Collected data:
☆ ☆ ☆ ☆

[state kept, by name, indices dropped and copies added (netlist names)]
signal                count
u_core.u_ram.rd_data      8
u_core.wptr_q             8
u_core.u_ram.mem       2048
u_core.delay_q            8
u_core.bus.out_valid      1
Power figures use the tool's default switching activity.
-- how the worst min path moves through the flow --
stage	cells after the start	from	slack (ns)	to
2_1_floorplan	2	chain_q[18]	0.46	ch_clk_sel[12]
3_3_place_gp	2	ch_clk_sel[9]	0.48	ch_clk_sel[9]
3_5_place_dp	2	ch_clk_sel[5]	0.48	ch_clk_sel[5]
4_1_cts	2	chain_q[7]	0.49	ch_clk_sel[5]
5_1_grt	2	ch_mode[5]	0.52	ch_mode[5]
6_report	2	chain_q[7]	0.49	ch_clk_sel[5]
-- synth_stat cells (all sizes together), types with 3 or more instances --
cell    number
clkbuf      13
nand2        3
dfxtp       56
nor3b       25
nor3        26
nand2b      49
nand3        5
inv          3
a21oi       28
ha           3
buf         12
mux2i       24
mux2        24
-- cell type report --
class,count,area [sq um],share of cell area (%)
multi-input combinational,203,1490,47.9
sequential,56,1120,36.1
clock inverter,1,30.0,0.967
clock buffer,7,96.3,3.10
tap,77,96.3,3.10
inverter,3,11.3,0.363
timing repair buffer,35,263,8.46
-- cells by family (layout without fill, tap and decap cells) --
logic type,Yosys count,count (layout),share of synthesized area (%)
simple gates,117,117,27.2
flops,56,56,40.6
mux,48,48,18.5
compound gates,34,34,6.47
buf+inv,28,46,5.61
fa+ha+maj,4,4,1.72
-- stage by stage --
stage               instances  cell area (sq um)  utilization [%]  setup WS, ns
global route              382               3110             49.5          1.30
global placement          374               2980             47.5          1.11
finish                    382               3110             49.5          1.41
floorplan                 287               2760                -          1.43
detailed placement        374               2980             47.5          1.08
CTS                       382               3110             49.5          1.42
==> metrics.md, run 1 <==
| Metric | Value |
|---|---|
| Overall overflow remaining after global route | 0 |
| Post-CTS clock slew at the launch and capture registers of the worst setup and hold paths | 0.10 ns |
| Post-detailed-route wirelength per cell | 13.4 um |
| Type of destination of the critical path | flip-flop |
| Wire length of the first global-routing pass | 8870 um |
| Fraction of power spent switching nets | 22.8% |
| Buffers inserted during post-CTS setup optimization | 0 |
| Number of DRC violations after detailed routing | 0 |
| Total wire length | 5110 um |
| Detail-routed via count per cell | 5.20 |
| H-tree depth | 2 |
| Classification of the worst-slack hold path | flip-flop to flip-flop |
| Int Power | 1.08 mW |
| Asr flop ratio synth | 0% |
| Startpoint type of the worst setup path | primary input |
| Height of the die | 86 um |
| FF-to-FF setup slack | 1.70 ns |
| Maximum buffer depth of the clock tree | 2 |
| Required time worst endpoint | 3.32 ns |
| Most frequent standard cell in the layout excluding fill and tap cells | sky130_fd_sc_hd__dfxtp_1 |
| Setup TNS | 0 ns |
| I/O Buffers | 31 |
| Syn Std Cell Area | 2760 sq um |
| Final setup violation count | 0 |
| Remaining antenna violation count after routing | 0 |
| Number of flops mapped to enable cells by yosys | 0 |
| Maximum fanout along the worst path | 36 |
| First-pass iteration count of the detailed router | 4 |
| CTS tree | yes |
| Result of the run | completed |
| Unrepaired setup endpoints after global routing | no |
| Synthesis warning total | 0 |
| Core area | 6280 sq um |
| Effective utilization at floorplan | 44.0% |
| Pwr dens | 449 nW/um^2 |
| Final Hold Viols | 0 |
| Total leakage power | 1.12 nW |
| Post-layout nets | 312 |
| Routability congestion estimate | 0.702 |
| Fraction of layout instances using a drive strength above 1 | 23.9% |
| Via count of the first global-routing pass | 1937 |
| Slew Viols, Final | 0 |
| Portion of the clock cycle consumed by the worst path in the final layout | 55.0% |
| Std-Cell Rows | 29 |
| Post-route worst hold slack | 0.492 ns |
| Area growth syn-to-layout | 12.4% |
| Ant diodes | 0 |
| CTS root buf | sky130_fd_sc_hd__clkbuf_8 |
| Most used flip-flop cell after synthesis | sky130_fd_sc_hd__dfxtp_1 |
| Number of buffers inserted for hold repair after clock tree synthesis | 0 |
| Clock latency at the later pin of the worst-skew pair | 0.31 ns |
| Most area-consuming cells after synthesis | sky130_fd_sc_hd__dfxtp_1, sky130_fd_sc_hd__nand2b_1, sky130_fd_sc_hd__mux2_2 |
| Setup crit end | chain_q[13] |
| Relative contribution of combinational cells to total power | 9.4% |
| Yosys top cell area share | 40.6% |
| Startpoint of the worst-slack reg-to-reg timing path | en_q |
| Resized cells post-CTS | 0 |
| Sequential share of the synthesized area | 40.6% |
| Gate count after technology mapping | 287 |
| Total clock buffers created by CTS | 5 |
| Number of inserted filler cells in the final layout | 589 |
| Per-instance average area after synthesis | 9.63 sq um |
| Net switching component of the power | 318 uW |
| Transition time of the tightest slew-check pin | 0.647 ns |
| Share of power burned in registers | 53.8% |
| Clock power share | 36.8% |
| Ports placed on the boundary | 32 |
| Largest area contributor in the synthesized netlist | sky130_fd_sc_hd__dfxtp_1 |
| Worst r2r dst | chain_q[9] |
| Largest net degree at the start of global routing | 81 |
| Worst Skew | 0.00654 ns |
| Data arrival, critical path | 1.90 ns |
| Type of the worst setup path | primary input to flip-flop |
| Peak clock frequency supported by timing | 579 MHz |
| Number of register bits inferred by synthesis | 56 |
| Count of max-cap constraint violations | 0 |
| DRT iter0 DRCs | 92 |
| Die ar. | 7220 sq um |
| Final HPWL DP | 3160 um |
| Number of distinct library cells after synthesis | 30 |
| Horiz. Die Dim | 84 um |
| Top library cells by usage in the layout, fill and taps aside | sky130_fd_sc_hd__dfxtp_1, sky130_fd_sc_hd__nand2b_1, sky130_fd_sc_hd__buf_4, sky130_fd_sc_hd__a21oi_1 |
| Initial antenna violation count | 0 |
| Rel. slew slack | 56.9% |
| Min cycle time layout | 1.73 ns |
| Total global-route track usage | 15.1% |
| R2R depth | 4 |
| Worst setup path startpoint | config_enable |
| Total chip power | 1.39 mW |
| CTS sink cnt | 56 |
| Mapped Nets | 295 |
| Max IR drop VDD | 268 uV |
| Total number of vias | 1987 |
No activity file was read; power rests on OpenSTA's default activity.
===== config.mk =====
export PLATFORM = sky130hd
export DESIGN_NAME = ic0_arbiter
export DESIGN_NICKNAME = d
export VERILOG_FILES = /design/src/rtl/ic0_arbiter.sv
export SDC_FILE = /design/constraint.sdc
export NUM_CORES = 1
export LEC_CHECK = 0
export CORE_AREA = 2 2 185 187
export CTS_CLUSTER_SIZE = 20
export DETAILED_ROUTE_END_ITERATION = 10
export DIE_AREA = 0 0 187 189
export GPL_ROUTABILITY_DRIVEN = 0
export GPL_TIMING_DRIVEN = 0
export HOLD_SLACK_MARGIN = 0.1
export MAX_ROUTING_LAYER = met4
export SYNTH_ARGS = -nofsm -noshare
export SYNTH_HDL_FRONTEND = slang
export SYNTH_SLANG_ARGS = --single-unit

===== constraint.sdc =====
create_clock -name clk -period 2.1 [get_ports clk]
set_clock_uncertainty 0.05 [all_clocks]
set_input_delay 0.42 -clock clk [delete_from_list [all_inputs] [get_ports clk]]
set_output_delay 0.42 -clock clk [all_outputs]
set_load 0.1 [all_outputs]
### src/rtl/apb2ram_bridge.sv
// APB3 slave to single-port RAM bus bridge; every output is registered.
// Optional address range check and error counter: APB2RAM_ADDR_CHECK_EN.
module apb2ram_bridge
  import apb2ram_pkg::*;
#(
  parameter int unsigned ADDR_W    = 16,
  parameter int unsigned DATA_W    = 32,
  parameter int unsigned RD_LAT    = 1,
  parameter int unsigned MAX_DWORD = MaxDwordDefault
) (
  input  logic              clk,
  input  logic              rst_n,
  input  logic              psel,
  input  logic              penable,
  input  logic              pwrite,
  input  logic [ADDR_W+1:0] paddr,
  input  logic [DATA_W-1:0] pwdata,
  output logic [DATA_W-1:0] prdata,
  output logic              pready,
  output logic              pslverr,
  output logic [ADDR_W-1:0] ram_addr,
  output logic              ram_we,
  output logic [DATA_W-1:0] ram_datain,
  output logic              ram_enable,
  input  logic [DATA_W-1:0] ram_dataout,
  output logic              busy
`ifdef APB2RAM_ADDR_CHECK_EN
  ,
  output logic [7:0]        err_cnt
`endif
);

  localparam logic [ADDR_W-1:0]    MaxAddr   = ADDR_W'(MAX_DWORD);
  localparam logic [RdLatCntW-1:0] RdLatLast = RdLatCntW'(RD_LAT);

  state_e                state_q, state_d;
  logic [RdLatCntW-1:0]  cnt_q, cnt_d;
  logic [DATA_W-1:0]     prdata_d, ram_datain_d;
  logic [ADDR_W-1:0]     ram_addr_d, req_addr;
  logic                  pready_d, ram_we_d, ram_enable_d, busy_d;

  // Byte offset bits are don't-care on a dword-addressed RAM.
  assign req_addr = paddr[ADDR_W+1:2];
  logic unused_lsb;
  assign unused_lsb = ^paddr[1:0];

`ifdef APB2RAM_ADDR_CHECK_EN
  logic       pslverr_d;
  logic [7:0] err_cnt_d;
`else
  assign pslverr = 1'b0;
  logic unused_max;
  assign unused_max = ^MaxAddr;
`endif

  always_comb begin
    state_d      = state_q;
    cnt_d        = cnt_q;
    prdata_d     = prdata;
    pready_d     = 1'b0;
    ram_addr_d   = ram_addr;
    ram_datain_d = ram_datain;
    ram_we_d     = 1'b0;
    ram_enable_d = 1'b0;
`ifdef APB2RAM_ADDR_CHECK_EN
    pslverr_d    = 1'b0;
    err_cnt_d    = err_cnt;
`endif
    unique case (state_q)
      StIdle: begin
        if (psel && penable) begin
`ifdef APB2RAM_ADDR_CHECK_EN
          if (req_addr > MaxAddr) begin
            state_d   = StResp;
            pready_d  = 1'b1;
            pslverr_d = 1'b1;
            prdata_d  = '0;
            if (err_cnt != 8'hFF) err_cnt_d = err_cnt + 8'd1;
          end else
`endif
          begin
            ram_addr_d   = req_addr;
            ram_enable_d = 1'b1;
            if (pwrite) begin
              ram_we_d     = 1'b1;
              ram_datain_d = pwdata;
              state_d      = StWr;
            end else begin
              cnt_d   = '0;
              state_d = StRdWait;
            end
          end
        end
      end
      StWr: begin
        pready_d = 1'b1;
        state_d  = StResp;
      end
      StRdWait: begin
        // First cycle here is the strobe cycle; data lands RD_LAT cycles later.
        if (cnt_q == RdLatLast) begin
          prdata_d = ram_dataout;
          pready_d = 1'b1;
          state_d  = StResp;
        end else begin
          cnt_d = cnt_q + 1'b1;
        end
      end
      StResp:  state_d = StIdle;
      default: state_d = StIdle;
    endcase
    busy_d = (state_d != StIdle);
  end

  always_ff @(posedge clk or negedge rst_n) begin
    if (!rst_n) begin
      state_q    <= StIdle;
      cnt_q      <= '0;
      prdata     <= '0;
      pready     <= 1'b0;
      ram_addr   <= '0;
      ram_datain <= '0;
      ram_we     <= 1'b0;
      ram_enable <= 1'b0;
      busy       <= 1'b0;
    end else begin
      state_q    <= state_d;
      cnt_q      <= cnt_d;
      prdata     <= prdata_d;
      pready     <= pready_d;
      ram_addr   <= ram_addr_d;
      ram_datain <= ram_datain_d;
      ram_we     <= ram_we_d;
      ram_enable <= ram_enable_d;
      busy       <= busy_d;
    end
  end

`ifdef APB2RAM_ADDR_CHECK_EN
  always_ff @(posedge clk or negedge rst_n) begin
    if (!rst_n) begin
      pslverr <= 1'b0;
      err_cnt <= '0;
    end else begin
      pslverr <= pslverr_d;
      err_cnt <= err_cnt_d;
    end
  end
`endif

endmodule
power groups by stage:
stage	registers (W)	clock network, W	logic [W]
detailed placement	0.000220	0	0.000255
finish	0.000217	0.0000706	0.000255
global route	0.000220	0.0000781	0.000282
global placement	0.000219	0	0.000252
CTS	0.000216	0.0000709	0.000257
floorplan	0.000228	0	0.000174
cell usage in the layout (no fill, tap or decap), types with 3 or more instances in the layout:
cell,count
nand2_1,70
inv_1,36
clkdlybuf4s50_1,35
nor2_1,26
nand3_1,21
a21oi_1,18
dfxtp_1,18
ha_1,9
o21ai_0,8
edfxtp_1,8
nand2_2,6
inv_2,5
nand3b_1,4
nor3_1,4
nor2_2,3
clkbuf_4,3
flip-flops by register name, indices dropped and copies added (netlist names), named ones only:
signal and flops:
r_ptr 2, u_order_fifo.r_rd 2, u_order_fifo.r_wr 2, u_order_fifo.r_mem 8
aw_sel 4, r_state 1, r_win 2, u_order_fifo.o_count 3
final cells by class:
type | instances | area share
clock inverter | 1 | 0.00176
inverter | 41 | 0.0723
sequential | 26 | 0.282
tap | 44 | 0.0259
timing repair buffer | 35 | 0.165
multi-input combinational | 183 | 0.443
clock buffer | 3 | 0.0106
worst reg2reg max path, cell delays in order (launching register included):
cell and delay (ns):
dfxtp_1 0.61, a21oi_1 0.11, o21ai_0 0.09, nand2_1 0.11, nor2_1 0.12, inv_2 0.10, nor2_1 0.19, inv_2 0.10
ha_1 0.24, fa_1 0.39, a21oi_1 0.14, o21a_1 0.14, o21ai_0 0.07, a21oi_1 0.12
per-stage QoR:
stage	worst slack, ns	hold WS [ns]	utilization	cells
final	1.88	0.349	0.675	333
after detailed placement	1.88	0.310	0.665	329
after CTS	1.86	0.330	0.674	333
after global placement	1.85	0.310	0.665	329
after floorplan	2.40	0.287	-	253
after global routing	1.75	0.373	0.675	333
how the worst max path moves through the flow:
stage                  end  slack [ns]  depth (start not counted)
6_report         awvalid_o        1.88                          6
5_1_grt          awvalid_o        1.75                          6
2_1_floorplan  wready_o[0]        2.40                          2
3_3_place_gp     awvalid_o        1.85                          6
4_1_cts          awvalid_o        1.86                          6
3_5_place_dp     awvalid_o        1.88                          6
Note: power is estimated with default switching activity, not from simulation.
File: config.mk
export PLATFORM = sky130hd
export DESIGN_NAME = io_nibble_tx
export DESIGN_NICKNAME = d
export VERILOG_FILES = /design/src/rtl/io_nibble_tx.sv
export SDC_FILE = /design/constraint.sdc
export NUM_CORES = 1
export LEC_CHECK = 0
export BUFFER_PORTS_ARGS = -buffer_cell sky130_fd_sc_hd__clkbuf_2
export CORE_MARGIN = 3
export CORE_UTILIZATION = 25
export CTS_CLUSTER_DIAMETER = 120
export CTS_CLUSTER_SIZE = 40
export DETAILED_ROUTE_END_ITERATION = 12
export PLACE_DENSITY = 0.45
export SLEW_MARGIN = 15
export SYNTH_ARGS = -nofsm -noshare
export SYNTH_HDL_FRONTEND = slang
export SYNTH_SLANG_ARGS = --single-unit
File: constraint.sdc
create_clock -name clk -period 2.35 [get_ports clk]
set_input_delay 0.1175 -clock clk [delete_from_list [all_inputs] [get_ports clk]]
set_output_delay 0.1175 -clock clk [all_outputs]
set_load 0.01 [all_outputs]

☆ ☆ ☆ ☆

Assigned task:
Transcribe verbatim. Cover the lines from the first line of the entries above to the line containing "-- how the worst", inclusive.

Exercise response:
[state kept, by name, indices dropped and copies added (netlist names)]
signal                count
u_core.u_ram.rd_data      8
u_core.wptr_q             8
u_core.u_ram.mem       2048
u_core.delay_q            8
u_core.bus.out_valid      1
Power figures use the tool's default switching activity.
-- how the worst min path moves through the flow --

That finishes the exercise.